## Supplied records
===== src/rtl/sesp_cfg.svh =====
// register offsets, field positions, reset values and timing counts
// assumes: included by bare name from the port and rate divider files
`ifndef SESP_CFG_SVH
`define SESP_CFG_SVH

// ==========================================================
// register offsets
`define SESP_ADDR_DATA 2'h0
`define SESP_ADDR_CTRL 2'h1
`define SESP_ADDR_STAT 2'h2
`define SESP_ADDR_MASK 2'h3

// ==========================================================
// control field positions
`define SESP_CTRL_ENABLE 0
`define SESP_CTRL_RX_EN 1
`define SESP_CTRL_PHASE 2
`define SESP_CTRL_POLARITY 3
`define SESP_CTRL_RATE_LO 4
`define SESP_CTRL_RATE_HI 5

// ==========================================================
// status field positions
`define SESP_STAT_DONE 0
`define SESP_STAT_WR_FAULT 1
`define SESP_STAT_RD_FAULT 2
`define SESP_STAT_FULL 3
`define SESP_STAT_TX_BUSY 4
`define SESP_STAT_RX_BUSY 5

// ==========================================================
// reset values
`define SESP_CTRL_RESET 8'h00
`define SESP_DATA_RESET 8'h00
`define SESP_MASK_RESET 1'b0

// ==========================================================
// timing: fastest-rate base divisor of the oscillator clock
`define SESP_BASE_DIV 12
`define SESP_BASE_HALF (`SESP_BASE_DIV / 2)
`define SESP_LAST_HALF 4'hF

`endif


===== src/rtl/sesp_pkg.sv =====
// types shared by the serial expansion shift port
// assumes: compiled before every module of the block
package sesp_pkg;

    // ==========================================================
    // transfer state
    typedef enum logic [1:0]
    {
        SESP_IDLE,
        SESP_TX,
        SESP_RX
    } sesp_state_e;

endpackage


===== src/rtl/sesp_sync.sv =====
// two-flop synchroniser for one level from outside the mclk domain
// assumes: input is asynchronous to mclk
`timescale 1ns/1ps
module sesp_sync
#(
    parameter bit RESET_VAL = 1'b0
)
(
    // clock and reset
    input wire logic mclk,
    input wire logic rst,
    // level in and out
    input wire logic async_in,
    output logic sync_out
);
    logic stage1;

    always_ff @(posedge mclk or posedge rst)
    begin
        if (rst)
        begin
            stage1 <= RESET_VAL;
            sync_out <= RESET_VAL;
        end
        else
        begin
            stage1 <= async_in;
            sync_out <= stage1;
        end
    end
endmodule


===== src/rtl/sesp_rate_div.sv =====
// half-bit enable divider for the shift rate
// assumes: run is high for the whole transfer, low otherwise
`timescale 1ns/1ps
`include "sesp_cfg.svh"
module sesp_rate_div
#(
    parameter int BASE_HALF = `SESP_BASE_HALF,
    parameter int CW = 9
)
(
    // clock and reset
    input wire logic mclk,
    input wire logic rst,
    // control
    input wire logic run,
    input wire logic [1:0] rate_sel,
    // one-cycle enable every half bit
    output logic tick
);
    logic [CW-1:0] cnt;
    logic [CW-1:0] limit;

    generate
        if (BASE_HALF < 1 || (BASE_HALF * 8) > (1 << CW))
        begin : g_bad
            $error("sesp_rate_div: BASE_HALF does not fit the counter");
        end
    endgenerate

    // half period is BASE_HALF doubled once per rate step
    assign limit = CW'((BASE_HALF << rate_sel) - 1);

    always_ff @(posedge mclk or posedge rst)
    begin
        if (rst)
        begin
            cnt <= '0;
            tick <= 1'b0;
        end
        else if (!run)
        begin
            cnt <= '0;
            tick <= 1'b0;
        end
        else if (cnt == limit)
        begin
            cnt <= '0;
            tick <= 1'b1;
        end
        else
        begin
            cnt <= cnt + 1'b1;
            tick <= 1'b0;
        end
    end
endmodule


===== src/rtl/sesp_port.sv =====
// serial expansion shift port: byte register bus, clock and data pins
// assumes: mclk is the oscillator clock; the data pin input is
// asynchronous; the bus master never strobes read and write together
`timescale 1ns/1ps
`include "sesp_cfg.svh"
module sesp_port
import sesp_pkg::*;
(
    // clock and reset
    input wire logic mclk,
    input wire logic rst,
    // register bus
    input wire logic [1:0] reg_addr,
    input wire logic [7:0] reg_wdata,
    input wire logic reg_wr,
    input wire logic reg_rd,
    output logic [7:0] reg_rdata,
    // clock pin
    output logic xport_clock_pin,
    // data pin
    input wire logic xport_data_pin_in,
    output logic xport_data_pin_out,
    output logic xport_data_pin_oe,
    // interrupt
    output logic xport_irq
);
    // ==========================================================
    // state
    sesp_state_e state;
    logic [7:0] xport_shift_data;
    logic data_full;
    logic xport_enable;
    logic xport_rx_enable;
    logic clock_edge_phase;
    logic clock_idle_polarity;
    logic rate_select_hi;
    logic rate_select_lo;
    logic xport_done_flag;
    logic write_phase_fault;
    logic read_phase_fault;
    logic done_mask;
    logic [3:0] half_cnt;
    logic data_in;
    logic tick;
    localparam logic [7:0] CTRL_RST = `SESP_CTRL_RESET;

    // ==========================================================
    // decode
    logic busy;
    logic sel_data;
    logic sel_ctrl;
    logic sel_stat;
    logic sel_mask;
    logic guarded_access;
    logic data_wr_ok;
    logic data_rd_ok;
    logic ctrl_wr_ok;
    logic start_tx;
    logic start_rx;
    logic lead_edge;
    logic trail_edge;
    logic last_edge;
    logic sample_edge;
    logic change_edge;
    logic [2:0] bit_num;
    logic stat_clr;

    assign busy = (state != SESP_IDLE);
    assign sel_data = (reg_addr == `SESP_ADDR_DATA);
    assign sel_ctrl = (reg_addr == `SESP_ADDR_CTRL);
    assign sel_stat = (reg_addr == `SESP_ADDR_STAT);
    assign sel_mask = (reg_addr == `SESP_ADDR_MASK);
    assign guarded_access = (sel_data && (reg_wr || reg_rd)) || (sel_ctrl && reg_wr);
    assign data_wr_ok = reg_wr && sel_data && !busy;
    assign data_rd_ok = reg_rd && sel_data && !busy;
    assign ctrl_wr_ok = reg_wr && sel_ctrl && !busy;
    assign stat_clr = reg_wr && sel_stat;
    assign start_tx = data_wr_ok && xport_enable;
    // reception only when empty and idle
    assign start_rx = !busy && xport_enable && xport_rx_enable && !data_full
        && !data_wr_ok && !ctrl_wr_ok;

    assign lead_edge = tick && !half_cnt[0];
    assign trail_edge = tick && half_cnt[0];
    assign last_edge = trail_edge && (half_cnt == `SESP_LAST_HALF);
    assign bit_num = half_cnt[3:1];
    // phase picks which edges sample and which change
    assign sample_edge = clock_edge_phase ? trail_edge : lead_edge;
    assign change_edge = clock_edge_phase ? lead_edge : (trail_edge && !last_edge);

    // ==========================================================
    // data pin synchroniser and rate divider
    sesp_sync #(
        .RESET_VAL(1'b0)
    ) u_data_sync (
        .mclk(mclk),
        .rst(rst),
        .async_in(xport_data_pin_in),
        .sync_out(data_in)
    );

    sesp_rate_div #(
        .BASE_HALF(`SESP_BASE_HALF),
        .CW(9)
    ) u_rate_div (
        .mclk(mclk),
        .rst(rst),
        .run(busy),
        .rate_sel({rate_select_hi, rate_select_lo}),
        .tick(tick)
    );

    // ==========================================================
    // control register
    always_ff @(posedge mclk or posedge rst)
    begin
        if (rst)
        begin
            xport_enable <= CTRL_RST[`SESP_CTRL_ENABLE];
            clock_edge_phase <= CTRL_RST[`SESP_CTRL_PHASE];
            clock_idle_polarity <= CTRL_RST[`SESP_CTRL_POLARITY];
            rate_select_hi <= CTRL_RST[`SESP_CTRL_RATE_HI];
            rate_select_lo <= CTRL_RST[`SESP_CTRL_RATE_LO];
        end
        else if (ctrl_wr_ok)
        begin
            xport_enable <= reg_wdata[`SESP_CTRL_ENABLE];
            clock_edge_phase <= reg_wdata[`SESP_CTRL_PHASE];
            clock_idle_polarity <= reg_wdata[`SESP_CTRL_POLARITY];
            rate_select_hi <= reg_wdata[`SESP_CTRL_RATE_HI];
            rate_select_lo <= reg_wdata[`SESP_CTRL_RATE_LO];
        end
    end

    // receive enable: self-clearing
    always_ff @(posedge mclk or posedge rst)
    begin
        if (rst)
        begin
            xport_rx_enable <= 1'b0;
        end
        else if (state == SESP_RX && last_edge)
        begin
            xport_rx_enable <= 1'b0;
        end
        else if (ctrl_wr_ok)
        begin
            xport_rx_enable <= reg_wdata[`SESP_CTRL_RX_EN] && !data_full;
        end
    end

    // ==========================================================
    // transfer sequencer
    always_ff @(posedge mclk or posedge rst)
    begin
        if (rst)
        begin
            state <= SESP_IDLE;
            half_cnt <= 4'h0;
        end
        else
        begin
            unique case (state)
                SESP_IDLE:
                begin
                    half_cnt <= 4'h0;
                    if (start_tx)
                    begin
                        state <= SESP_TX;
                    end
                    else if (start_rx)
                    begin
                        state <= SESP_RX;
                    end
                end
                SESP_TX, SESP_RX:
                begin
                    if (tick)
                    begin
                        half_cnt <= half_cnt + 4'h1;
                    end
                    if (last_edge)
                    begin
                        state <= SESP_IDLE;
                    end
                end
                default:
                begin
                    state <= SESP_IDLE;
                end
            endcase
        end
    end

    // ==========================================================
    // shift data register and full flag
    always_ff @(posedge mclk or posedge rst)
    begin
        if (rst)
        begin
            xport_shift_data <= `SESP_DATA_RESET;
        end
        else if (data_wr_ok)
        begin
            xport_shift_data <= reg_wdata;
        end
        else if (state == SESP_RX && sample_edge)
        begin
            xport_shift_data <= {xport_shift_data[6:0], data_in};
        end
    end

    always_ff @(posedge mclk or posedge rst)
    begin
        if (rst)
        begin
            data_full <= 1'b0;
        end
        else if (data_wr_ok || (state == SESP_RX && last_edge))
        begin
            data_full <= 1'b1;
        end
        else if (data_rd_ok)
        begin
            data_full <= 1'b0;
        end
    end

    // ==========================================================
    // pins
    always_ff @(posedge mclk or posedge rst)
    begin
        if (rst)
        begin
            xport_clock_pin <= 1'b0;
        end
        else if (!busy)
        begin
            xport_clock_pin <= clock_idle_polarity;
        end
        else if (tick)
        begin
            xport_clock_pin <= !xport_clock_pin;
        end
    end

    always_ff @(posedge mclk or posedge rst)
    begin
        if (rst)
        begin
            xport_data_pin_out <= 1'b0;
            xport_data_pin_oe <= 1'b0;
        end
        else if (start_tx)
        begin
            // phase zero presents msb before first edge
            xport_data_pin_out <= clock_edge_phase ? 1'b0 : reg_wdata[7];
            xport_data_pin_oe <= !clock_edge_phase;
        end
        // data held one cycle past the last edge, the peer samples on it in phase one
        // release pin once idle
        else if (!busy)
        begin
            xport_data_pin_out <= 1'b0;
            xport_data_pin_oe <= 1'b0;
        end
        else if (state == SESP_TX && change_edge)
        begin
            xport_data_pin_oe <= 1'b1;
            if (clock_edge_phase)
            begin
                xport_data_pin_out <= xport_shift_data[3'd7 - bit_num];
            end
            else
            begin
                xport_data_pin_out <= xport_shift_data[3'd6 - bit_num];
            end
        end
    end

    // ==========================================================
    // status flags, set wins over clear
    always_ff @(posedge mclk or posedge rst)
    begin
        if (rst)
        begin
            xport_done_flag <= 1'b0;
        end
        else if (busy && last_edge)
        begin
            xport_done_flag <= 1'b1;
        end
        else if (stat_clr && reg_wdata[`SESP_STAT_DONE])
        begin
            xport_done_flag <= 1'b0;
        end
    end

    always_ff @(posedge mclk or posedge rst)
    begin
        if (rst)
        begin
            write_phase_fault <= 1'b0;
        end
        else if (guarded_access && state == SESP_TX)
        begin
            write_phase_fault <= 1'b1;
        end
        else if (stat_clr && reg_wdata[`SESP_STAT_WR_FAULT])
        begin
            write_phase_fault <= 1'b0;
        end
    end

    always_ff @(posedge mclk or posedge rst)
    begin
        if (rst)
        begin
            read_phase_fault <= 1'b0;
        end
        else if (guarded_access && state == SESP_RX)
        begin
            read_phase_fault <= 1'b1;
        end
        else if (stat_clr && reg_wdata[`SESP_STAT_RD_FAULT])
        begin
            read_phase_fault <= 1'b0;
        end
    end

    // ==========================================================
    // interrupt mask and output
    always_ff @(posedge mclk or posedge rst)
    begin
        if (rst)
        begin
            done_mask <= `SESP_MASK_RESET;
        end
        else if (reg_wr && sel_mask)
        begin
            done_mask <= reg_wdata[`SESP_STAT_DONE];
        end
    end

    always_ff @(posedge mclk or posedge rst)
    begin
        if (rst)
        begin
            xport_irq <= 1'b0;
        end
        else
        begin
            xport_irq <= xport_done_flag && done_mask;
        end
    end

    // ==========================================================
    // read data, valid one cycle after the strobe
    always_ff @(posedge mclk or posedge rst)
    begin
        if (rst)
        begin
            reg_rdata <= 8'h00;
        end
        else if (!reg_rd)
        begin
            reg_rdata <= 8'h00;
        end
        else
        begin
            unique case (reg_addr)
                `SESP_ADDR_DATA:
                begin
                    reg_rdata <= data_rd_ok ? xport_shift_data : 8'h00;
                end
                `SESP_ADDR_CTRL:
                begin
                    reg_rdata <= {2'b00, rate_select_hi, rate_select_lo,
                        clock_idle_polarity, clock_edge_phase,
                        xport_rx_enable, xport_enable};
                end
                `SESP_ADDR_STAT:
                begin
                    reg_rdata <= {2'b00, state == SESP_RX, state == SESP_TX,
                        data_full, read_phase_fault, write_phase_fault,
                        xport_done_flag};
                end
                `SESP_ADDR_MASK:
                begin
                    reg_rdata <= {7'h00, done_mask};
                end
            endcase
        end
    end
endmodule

## What to do
Across the preceding records, count the lines with the word "values" in them and give that figure alone.

## Result below
2